EXERCISE DETAILS:
In the listing below, print exactly the lines between the line holding "met2: 38.25 / 7053" and the line holding "export NUM_CORES = 8", inclusive, and no more.

(EXCERPTED DATA Opens)

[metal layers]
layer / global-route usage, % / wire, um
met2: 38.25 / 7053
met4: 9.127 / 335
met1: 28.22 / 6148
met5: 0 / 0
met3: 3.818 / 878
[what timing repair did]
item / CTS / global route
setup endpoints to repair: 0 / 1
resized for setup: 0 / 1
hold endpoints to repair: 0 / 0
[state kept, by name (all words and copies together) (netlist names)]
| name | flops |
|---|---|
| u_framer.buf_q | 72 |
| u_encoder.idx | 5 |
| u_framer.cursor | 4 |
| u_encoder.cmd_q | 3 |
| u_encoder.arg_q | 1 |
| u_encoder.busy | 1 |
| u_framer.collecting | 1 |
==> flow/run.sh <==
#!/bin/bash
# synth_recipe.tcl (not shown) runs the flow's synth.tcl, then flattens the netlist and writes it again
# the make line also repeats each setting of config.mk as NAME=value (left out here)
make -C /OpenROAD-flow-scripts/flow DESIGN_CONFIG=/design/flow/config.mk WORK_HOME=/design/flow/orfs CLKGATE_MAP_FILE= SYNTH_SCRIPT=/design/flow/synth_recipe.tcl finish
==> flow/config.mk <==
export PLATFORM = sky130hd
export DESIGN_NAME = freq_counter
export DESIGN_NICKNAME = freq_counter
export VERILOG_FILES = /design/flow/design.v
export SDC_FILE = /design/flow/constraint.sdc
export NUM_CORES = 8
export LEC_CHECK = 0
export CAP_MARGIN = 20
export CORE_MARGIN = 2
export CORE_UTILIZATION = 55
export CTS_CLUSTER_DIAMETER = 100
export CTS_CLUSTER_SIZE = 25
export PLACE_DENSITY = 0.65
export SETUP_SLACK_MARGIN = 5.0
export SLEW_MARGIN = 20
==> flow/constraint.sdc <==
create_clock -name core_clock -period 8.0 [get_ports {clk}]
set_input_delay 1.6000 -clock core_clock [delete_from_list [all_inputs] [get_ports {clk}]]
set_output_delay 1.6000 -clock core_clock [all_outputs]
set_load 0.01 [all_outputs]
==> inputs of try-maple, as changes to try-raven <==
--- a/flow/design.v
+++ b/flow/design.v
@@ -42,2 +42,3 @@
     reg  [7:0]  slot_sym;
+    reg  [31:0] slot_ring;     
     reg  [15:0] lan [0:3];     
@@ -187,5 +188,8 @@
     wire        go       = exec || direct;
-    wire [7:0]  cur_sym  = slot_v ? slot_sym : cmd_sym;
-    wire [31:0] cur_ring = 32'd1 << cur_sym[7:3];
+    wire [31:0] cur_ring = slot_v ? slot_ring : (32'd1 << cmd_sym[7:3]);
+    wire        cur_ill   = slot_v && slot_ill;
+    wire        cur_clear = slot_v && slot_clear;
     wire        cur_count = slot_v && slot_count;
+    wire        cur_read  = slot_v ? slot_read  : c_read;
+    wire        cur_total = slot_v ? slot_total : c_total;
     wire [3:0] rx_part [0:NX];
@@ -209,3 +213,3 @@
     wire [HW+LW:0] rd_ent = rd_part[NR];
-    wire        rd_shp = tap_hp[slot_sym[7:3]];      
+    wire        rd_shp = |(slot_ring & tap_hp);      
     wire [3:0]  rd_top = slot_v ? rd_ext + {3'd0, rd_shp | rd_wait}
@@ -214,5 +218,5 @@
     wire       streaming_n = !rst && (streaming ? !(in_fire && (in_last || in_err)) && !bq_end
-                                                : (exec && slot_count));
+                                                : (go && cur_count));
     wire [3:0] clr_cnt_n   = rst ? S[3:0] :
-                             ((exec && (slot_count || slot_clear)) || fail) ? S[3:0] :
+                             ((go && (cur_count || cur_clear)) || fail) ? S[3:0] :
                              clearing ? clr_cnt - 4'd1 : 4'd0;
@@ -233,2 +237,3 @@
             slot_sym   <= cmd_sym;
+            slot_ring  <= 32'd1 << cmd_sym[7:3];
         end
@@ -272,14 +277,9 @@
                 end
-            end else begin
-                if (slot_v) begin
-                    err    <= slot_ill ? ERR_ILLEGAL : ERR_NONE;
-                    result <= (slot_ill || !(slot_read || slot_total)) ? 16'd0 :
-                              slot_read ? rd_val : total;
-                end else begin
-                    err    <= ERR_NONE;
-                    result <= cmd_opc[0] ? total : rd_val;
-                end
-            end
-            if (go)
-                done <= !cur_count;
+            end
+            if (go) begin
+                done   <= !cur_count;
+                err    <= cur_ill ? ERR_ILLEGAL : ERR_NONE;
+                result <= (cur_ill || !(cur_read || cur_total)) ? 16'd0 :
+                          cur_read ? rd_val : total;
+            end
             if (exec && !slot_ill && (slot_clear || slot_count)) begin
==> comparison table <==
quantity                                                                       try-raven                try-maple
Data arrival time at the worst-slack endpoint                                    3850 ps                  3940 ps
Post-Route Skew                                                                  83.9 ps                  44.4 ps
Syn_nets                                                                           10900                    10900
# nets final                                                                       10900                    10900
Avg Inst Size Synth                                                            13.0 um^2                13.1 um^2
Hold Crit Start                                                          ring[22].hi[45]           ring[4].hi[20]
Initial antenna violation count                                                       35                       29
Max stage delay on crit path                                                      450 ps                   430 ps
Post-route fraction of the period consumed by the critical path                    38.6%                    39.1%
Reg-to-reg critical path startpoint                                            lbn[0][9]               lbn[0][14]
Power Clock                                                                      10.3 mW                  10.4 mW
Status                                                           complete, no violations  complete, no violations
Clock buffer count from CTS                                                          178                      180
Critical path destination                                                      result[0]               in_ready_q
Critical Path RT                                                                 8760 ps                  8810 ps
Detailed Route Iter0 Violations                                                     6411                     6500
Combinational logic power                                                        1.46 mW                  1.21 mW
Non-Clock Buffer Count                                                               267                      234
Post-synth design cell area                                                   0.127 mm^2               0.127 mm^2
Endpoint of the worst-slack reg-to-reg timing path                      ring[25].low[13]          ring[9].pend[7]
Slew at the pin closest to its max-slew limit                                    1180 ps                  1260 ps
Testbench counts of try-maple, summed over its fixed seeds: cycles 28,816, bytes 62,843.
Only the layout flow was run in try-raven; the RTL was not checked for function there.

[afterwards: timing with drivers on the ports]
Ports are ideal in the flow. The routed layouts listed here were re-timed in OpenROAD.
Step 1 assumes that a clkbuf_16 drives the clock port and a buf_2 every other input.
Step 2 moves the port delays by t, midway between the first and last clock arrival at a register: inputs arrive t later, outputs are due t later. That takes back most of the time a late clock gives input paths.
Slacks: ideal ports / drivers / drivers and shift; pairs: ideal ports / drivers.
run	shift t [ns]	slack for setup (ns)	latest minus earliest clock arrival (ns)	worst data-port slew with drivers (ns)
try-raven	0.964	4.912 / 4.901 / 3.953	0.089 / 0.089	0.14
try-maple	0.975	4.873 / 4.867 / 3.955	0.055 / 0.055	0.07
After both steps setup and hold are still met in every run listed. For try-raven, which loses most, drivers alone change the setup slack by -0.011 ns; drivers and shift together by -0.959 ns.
Context: an optimization exercise on an open-source flow, tuned for small area. The choices shown serve that exercise and are no tape-out recipe.
RTL that was checked went through simulation tests only; none was proved equivalent to the original.
Only the layout flow was run in run 3; the RTL was not checked for function there.
The clock port is modelled as an ideal driver; clocking choices that lean on that would not hold on a real chip.
Power and IR drop assume default switching activity.

## flow/flow/run.sh

```bash
#!/bin/bash
# Layout flow: the standard synthesis and ORFS layout (standard.sh), with
#  - the combinational logic of the standard netlist re-mapped for area by
#    flow/resyn.sh (Yosys + ABC); every flip-flop instance is kept as the
#    standard synthesis made it (name, cell type and connections);
#  - port buffers of the smallest buffer cell;
#  - a clock tree of clkbuf_8 without dummy loads, whose buffers
#    flow/post_cts.tcl then shrinks as far as the clock-pin slew allows.
# Each tool's output goes to a log file of its own in this folder (and ORFS's
# step logs under orfs/logs).
set -euo pipefail
R=orfs/results/sky130hd/pe_core/base
LIB=$FLOW_HOME/platforms/sky130hd/lib/sky130_fd_sc_hd__tt_025C_1v80.lib
YOSYS=$(command -v yosys || echo "$FLOW_HOME/../tools/install/yosys/bin/yosys")
export BUFFER_PORTS_ARGS="-buffer_cell sky130_fd_sc_hd__buf_1"
export CTS_ARGS="-sink_clustering_enable -repair_clock_nets -dont_use_dummy_load -buf_list sky130_fd_sc_hd__clkbuf_8"
export POST_CTS_TCL="$PWD/flow/post_cts.tcl"
ARGS=("BUFFER_PORTS_ARGS=$BUFFER_PORTS_ARGS" "CTS_ARGS=$CTS_ARGS" "POST_CTS_TCL=$POST_CTS_TCL")

bash standard.sh "${ARGS[@]}" synth > standard_synth.log 2>&1
cp $R/1_2_yosys.v standard_netlist.v
bash flow/resyn.sh "$PWD/standard_netlist.v" "$PWD/resyn_netlist.v" "$LIB" "$PWD/resyn" "$YOSYS"
cp resyn_netlist.v $R/1_2_yosys.v
rm -f $R/1_synth.odb $R/1_synth.sdc
bash standard.sh "${ARGS[@]}" finish > standard_flow.log 2>&1
```

## flow/flow/mkcells.py

```python
# Write Verilog models of the combinational cells that a netlist uses, from the
# liberty's pin functions, and blackbox stubs for its sequential cells.
#   mkcells.py LIB NETLIST COMB_OUT SEQ_OUT
import re, sys
lib = open(sys.argv[1]).read()

def group_body(text, start):
    i = start; depth = 1
    while depth:
        if text[i] == '{': depth += 1
        elif text[i] == '}': depth -= 1
        i += 1
    return text[start:i - 1]

def pins(body):
    res = []
    for m in re.finditer(r'\bpin\s*\(\s*"?(\w+)"?\s*\)\s*\{', body):
        pb = group_body(body, m.end())
        d = re.search(r'direction\s*:\s*"?(\w+)', pb)
        f = re.search(r'\bfunction\s*:\s*"([^"]*)"', pb)
        if d: res.append((m.group(1), d.group(1), f.group(1) if f else None))
    return res

used = set(re.findall(r'^\s*(sky130_fd_sc_hd__\w+)\s+\S+\s*\(', open(sys.argv[2]).read(), re.M))
comb, seq = [], []
for c in sorted(used):
    m = re.search(r'cell\s*\(\s*"?%s"?\s*\)\s*\{' % c, lib)
    body = group_body(lib, m.end())
    ps = pins(body)
    ins = [p for p, d, _ in ps if d == 'input']
    outs = [(p, f) for p, d, f in ps if d == 'output']
    ports = ', '.join(ins + [o for o, _ in outs])
    if re.search(r'\b(ff|latch|statetable)\s*\(', body):
        s = '(* blackbox *)\nmodule %s(%s);\n' % (c, ports)
        s += ''.join('  input %s;\n' % p for p in ins)
        s += ''.join('  output %s;\n' % o for o, _ in outs)
        seq.append(s + 'endmodule\n')
        continue
    s = 'module %s(%s);\n' % (c, ports)
    s += ''.join('  input %s;\n' % p for p in ins)
    for o, f in outs:
        if f is None:
            f = "1'b0" if o == 'LO' else "1'b1"
        else:
            f = f.replace('!', '~').replace('+', '|').replace('*', '&')
            f = re.sub(r'([\w)])\s+([\w(~])', r'\1&\2', f)
        s += '  output %s;\n  assign %s = %s;\n' % (o, o, f)
    comb.append(s + 'endmodule\n')
open(sys.argv[3], 'w').write('\n'.join(comb))
open(sys.argv[4], 'w').write('\n'.join(seq))
```

## flow/flow/post_cts.tcl

```tcl
# Runs at the end of ORFS's CTS step (POST_CTS_TCL): shrink each leaf clock buffer
# to the smallest clkbuf whose flip-flop clock pins still see a slew under the limit
# (estimated from placement); the leaves first, then the root buffer.
proc clk_worst_slew {} {
  set ws 0
  foreach p [get_pins -hierarchical */CLK] {
    set s [get_property $p slew_max]
    if {$s > $ws} {set ws $s}
  }
  return $ws
}
set limit 0.127
set sizes {sky130_fd_sc_hd__clkbuf_1 sky130_fd_sc_hd__clkbuf_2 sky130_fd_sc_hd__clkbuf_4}
estimate_parasitics -placement
puts "post_cts: worst clock-pin slew before [clk_worst_slew]"
set bufs {}
set roots {}
foreach inst [[ord::get_db_block] getInsts] {
  set name [$inst getName]
  if {![string match "clkbuf_*_clk" $name]} continue
  if {[string match "clkbuf_0_*" $name]} { lappend roots $name } else { lappend bufs $name }
}
foreach name [concat $bufs $roots] {
  set orig [get_property [get_cells $name] ref_name]
  foreach sz $sizes {
    replace_cell [get_cells $name] [get_lib_cells */$sz]
    estimate_parasitics -placement
    if {[clk_worst_slew] <= $limit} { puts "post_cts: $name $orig -> $sz"; break }
    replace_cell [get_cells $name] [get_lib_cells */$orig]
    estimate_parasitics -placement
  }
}
estimate_parasitics -placement
puts "post_cts: worst clock-pin slew after [clk_worst_slew]"
report_worst_slack -min
report_worst_slack -max
```

## flow/flow/resyn.sh

```bash
#!/bin/bash
# Re-map the combinational logic of a synthesized netlist for area, keeping every
# flip-flop instance (name, cell type, connections) as it is.
#   resyn.sh IN.v OUT.v LIB WORKDIR YOSYS
set -euo pipefail
IN=$1; OUT=$2; LIB=$3; W=$4; YOSYS=$5
HERE=$(cd "$(dirname "$0")" && pwd)
mkdir -p "$W"
python3 "$HERE/mkcells.py" "$LIB" "$IN" "$W/cells.v" "$W/seq.v"
cat > "$W/resyn.abc" <<'EOF'
strash
&get -n
&deepsyn -T 20
&put
dch -f
amap
mfs2
strash
dc2
dch -f
map -a
mfs2
strash
dch -f
map -a
topo
EOF
printf 'set_driving_cell sky130_fd_sc_hd__buf_1\nset_load 5\n' > "$W/abc.constr"
cat > "$W/resyn.ys" <<EOF
read_verilog -lib $W/seq.v
read_verilog $W/cells.v
read_verilog $IN
hierarchy -top pe_core
flatten
opt_clean -purge
techmap
opt -fast
abc -script $W/resyn.abc -liberty $LIB -dont_use *probe* -dont_use *lpflow* -constr $W/abc.constr
opt_clean -purge
splitnets
opt_clean -purge
hilomap -singleton -hicell sky130_fd_sc_hd__conb_1 HI -locell sky130_fd_sc_hd__conb_1 LO
insbuf -buf sky130_fd_sc_hd__buf_4 A X
tee -o $W/resyn_stat.txt stat -liberty $LIB
write_verilog -noattr -nohex -nodec $OUT
EOF
"$YOSYS" -s "$W/resyn.ys" > "$W/resyn_yosys.log" 2>&1
```

## flow/standard.sh

```bash
#!/bin/bash
# synth_recipe.tcl (not shown) runs the flow's synth.tcl, then flattens the netlist and writes it again
# the make line also repeats each setting of config.mk as NAME=value (left out here)
make -C /OpenROAD-flow-scripts/flow DESIGN_CONFIG=/design/flow/config.mk WORK_HOME=/design/flow/orfs CLKGATE_MAP_FILE= SYNTH_SCRIPT=/design/flow/synth_recipe.tcl "${@:-finish}"
```

## flow/config.mk

```make
export PLATFORM = sky130hd
export DESIGN_NAME = pe_core
export DESIGN_NICKNAME = pe_core
export VERILOG_FILES = /design/flow/design.v
export SDC_FILE = /design/flow/constraint.sdc
export NUM_CORES = 4
export LEC_CHECK = 0
export CAP_MARGIN = 20
export CORE_MARGIN = 2
export CORE_UTILIZATION = 40
export SLEW_MARGIN = 20
```

## flow/constraint.sdc

```tcl
create_clock -name core_clock -period 10.0 [get_ports {clk}]
set_input_delay 2.0000 -clock core_clock [delete_from_list [all_inputs] [get_ports {clk}]]
set_output_delay 2.0000 -clock core_clock [all_outputs]
set_load 0.01 [all_outputs]
```
What follows belongs to an exercise in optimizing a design on an open flow for small area and a short achievable clock period; a production flow would make more cautious choices. Where RTL was checked, it was by simulation tests only, not by an equivalence proof against the original. The clock port is modelled as an ideal driver, which makes a skipped or thinned clock tree look cheaper than it is; a real chip needs a root buffer or a tree. Power is estimated from default activity; no workload was simulated.

==> maple: inputs <==
Design kojisan_scale, start of the top module:
module kojisan_scale (
    input  wire        clk,
    input  wire        rst,
    input  wire        in_valid,
    input  wire        in_sel,
    input  wire [15:0] in_raw,
    output reg         out_valid,
    output reg         out_sel,
    output reg  [31:0] out_q
);
==> module kojisan_scale, before the edit <==
module kojisan_scale (
    input  wire        clk,
    input  wire        rst,
    input  wire        in_valid,
    input  wire        in_sel,
    input  wire [15:0] in_raw,
    output reg         out_valid,
    output reg         out_sel,
    output reg  [31:0] out_q
);
    reg [15:0] r1; reg s1, v1;
    reg [23:0] n3; reg s3, v3;
    wire [23:0] t1 = s1 ? {2'b0, r1, 6'b0} : {1'b0, r1, 7'b0};
    wire [23:0] t3 = s1 ? {6'b0, r1, 2'b0} : {4'b0, r1, 4'b0};
    wire [23:0] t4 = s1 ? 24'd0 : ~{8'd0, r1};
    wire [23:0] n  = t1 + {3'b0, r1, 5'b0} + t3 + t4 + {23'd0, ~s1};
    wire [56:0] w = {1'b0, n3, 8'd0, n3} + {17'd0, n3, 16'd0}
                  + (s3 ? 57'h000000001000000 : 57'h1d3000001000000);
    always @(posedge clk) begin
        if (rst) begin v1 <= 1'b0; v3 <= 1'b0; out_valid <= 1'b0; end
        else begin v1 <= in_valid; v3 <= v1; out_valid <= v3; end
        r1 <= in_raw; s1 <= in_sel;
        n3 <= n;      s3 <= s1;
        out_q <= w[56:25]; out_sel <= s3;
    end
endmodule
clock: 10.0 ns
lec_check: 0
cap_margin: 20
core_margin: 2
core_utilization: 40
slew_margin: 20
run.sh (not shown) runs the stock make flow with config.mk's settings and CLKGATE_MAP_FILE= SYNTH_SCRIPT=/design/flow/synth_recipe.tcl, a recipe that flattens the netlist after the stock synthesis.
==> delta (differences from maple) <==
==> flow/design.v (replaced) <==
module kojisan_scale (
    input  wire        clk,
    input  wire        rst,
    input  wire        in_valid,
    input  wire        in_sel,
    input  wire [15:0] in_raw,
    output reg         out_valid,
    output reg         out_sel,
    output reg  [31:0] out_q
);
    function automatic [31:0] skadd(input [31:0] a, input [31:0] b, input cin);
        reg [31:0] g, p, x;
        integer l, i;
        begin
            x = a ^ b;
            g = a & b;
            p = x;
            g[0] = g[0] | (p[0] & cin);
            for (l = 0; l < 5; l = l + 1)
                for (i = 0; i < 32; i = i + 1)
                    if (((i >> l) & 1) == 1) begin
                        g[i] = g[i] | (p[i] & g[((i >> l) << l) - 1]);
                        p[i] = p[i] & p[((i >> l) << l) - 1];
                    end
            skadd = x ^ {g[30:0], cin};
        end
    endfunction
    function automatic [63:0] bkadd64(input [63:0] a, input [63:0] b, input cin);
        reg [63:0] g, p, x;
        integer l, i;
        begin
            x = a ^ b;
            g = a & b;
            p = x;
            g[0] = g[0] | (p[0] & cin);
            for (l = 0; l < 6; l = l + 1)
                for (i = 0; i < 64; i = i + 1)
                    if ((i % (2 << l)) == (2 << l) - 1) begin
                        g[i] = g[i] | (p[i] & g[i - (1 << l)]);
                        p[i] = p[i] & p[i - (1 << l)];
                    end
            for (l = 4; l >= 0; l = l - 1)
                for (i = 0; i < 64; i = i + 1)
                    if (i >= (3 << l) - 1 && (i % (2 << l)) == (1 << l) - 1) begin
                        g[i] = g[i] | (p[i] & g[i - (1 << l)]);
                        p[i] = p[i] & p[i - (1 << l)];
                    end
            bkadd64 = x ^ {g[62:0], cin};
        end
    endfunction
    reg [15:0] r1; reg s1, v1;
    reg [20:0] p2; reg s2, v2;
    reg [23:0] n3; reg s3, v3;
    wire [20:0] p25 = {1'b0, r1, 4'b0000} + {2'b00, r1, 3'b000} + {5'b00000, r1};
    wire [31:0] pp  = {11'd0, p2};
    wire [31:0] n   = skadd(pp << 3, ~(s2 ? pp << 2 : pp), 1'b1);
    wire [63:0] w   = bkadd64({23'd0, 1'b0, n3, 8'h01, n3[23:16]},
                              {23'd0, s3 ? 9'h000 : 9'h1D3, 8'h00, n3}, 1'b0);
    always @(posedge clk) begin
        if (rst) begin v1 <= 1'b0; v2 <= 1'b0; v3 <= 1'b0; out_valid <= 1'b0; end
        else begin v1 <= in_valid; v2 <= v1; v3 <= v2; out_valid <= v3; end
        r1 <= in_raw; s1 <= in_sel;
        p2 <= p25;       s2 <= s1;
        n3 <= n[23:0];   s3 <= s2;
        out_q <= w[40:9]; out_sel <= s3;
    end
endmodule
==> flow/flow/run.sh (new file) <==
#!/bin/bash
set -euo pipefail
export BUFFER_PORTS_ARGS="-buffer_cell sky130_fd_sc_hd__buf_1"
export SETUP_SLACK_MARGIN=7.1
bash standard.sh finish > standard_flow.log 2>&1
==> flow/standard.sh (new file) <==
#!/bin/bash
# synth_recipe.tcl (not shown) runs the flow's synth.tcl, then flattens the netlist and writes it again
# the make line also repeats each setting of config.mk as NAME=value (left out here)
make -C /OpenROAD-flow-scripts/flow DESIGN_CONFIG=/design/flow/config.mk WORK_HOME=/design/flow/orfs CLKGATE_MAP_FILE= SYNTH_SCRIPT=/design/flow/synth_recipe.tcl "${@:-finish}"
CTS_BUF_LIST = sky130_fd_sc_hd__clkbuf_8   (was default)
CTS_CLUSTER_DIAMETER = 100   (was default)
CTS_CLUSTER_SIZE = 40   (was default)
removed: flow/run.sh
==> umber (differences from maple) <==
==> flow/design.v (replaced) <==
module kojisan_scale (
    input  wire        clk,
    input  wire        rst,
    input  wire        in_valid,
    input  wire        in_sel,
    input  wire [15:0] in_raw,
    output reg         out_valid,
    output reg         out_sel,
    output reg  [31:0] out_q
);
    reg [15:0] r1; reg s1, v1;
    reg [20:0] p2; reg s2, v2;
    reg [23:0] n3; reg s3, v3;
    wire [20:0] p25 = {1'b0, r1, 4'b0000} + {2'b00, r1, 3'b000} + {5'b00000, r1};
    wire [23:0] n = s2 ? {1'b0, p2, 2'b00} : ({p2, 3'b000} - {3'b000, p2});
    wire [56:0] w = {1'b0, n3, 8'd0, n3} + {17'd0, n3, 16'd0}
                  + (s3 ? 57'h000000001000000 : 57'h1d3000001000000);
    always @(posedge clk) begin
        if (rst) begin v1 <= 1'b0; v2 <= 1'b0; v3 <= 1'b0; out_valid <= 1'b0; end
        else begin v1 <= in_valid; v2 <= v1; v3 <= v2; out_valid <= v3; end
        r1 <= in_raw; s1 <= in_sel;
        p2 <= p25;    s2 <= s1;
        n3 <= n;      s3 <= s2;
        out_q <= w[56:25]; out_sel <= s3;
    end
endmodule
==> flow/flow/run.sh (new file) <==
#!/bin/bash
set -euo pipefail
export BUFFER_PORTS_ARGS="-buffer_cell sky130_fd_sc_hd__buf_1"
bash standard.sh finish > standard_flow.log 2>&1
==> flow/standard.sh (new file) <==
#!/bin/bash
# synth_recipe.tcl (not shown) runs the flow's synth.tcl, then flattens the netlist and writes it again
# the make line also repeats each setting of config.mk as NAME=value (left out here)
make -C /OpenROAD-flow-scripts/flow DESIGN_CONFIG=/design/flow/config.mk WORK_HOME=/design/flow/orfs CLKGATE_MAP_FILE= SYNTH_SCRIPT=/design/flow/synth_recipe.tcl "${@:-finish}"
CORE_UTILIZATION = 60   (was 40)
removed: flow/run.sh
==> summary of the runs <==
delta ran to the end with no violations. umber passed the timing, design-rule and antenna checks. maple went through all stages and came out clean. Of maple and umber, umber has the higher register-to-register slack (gap 1700 ps). The lowest utilization belongs to delta, the highest to umber. Between delta and maple, the lower first-iteration DRC count is in delta (gap 44%, measured against maple). In maple the synthesized area is lower than in delta, by about 8%. Power: umber is higher than maple (12%). Against delta, the sequential power of umber is smaller by about 2%. Clock power: delta < umber < maple.
No functional check of the RTL was part of maple.


==> trial 74: inputs <==
kojisan_scale, a different RTL version from the one above (not shown whole).
==> module kojisan_scale, before the edit <==
module kojisan_scale (
    input  wire        clk,
    input  wire        rst,
    input  wire        in_valid,
    input  wire        in_sel,
    input  wire [15:0] in_raw,
    output reg         out_valid,
    output reg         out_sel,
    output reg  [31:0] out_q
);
    function automatic [31:0] bkadd(input [31:0] a, input [31:0] b, input cin);
        reg [31:0] g, p, x;
        integer l, i;
        begin
            x = a ^ b;
            g = a & b;
            p = x;
            g[0] = g[0] | (p[0] & cin);
            for (l = 0; l < 5; l = l + 1)
                for (i = 0; i < 32; i = i + 1)
                    if ((i % (2 << l)) == (2 << l) - 1) begin
                        g[i] = g[i] | (p[i] & g[i - (1 << l)]);
                        p[i] = p[i] & p[i - (1 << l)];
                    end
            for (l = 3; l >= 0; l = l - 1)
                for (i = 0; i < 32; i = i + 1)
                    if (i >= (3 << l) - 1 && (i % (2 << l)) == (1 << l) - 1) begin
                        g[i] = g[i] | (p[i] & g[i - (1 << l)]);
                        p[i] = p[i] & p[i - (1 << l)];
                    end
            bkadd = x ^ {g[30:0], cin};
        end
    endfunction
    function automatic [63:0] bkadd64(input [63:0] a, input [63:0] b, input cin);
        reg [63:0] g, p, x;
        integer l, i;
        begin
            x = a ^ b;
            g = a & b;
            p = x;
            g[0] = g[0] | (p[0] & cin);
            for (l = 0; l < 6; l = l + 1)
                for (i = 0; i < 64; i = i + 1)
                    if ((i % (2 << l)) == (2 << l) - 1) begin
                        g[i] = g[i] | (p[i] & g[i - (1 << l)]);
                        p[i] = p[i] & p[i - (1 << l)];
                    end
            for (l = 4; l >= 0; l = l - 1)
                for (i = 0; i < 64; i = i + 1)
                    if (i >= (3 << l) - 1 && (i % (2 << l)) == (1 << l) - 1) begin
                        g[i] = g[i] | (p[i] & g[i - (1 << l)]);
                        p[i] = p[i] & p[i - (1 << l)];
                    end
            bkadd64 = x ^ {g[62:0], cin};
        end
    endfunction
    reg [15:0] r1; reg s1, v1;
    reg [20:0] p2; reg s2, v2;
    reg [23:0] n3; reg s3, v3;
    wire [20:0] p25 = {1'b0, r1, 4'b0000} + {2'b00, r1, 3'b000} + {5'b00000, r1};
    wire [31:0] pp  = {11'd0, p2};
    wire [31:0] n   = bkadd(pp << 3, ~(s2 ? pp << 2 : pp), 1'b1);
    wire [63:0] w   = bkadd64({23'd0, 1'b0, n3, 8'h01, n3[23:16]},
                              {23'd0, s3 ? 9'h000 : 9'h1D3, 8'h00, n3}, 1'b0);
    always @(posedge clk) begin
        if (rst) begin v1 <= 1'b0; v2 <= 1'b0; v3 <= 1'b0; out_valid <= 1'b0; end
        else begin v1 <= in_valid; v2 <= v1; v3 <= v2; out_valid <= v3; end
        r1 <= in_raw; s1 <= in_sel;
        p2 <= p25;       s2 <= s1;
        n3 <= n[23:0];   s3 <= s2;
        out_q <= w[40:9]; out_sel <= s3;
    end
endmodule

(EXCERPTED DATA Closes)

FINISHED EXERCISE:
met2: 38.25 / 7053
met4: 9.127 / 335
met1: 28.22 / 6148
met5: 0 / 0
met3: 3.818 / 878
[what timing repair did]
item / CTS / global route
setup endpoints to repair: 0 / 1
resized for setup: 0 / 1
hold endpoints to repair: 0 / 0
[state kept, by name (all words and copies together) (netlist names)]
| name | flops |
|---|---|
| u_framer.buf_q | 72 |
| u_encoder.idx | 5 |
| u_framer.cursor | 4 |
| u_encoder.cmd_q | 3 |
| u_encoder.arg_q | 1 |
| u_encoder.busy | 1 |
| u_framer.collecting | 1 |
==> flow/run.sh <==
#!/bin/bash
# synth_recipe.tcl (not shown) runs the flow's synth.tcl, then flattens the netlist and writes it again
# the make line also repeats each setting of config.mk as NAME=value (left out here)
make -C /OpenROAD-flow-scripts/flow DESIGN_CONFIG=/design/flow/config.mk WORK_HOME=/design/flow/orfs CLKGATE_MAP_FILE= SYNTH_SCRIPT=/design/flow/synth_recipe.tcl finish
==> flow/config.mk <==
export PLATFORM = sky130hd
export DESIGN_NAME = freq_counter
export DESIGN_NICKNAME = freq_counter
export VERILOG_FILES = /design/flow/design.v
export SDC_FILE = /design/flow/constraint.sdc
export NUM_CORES = 8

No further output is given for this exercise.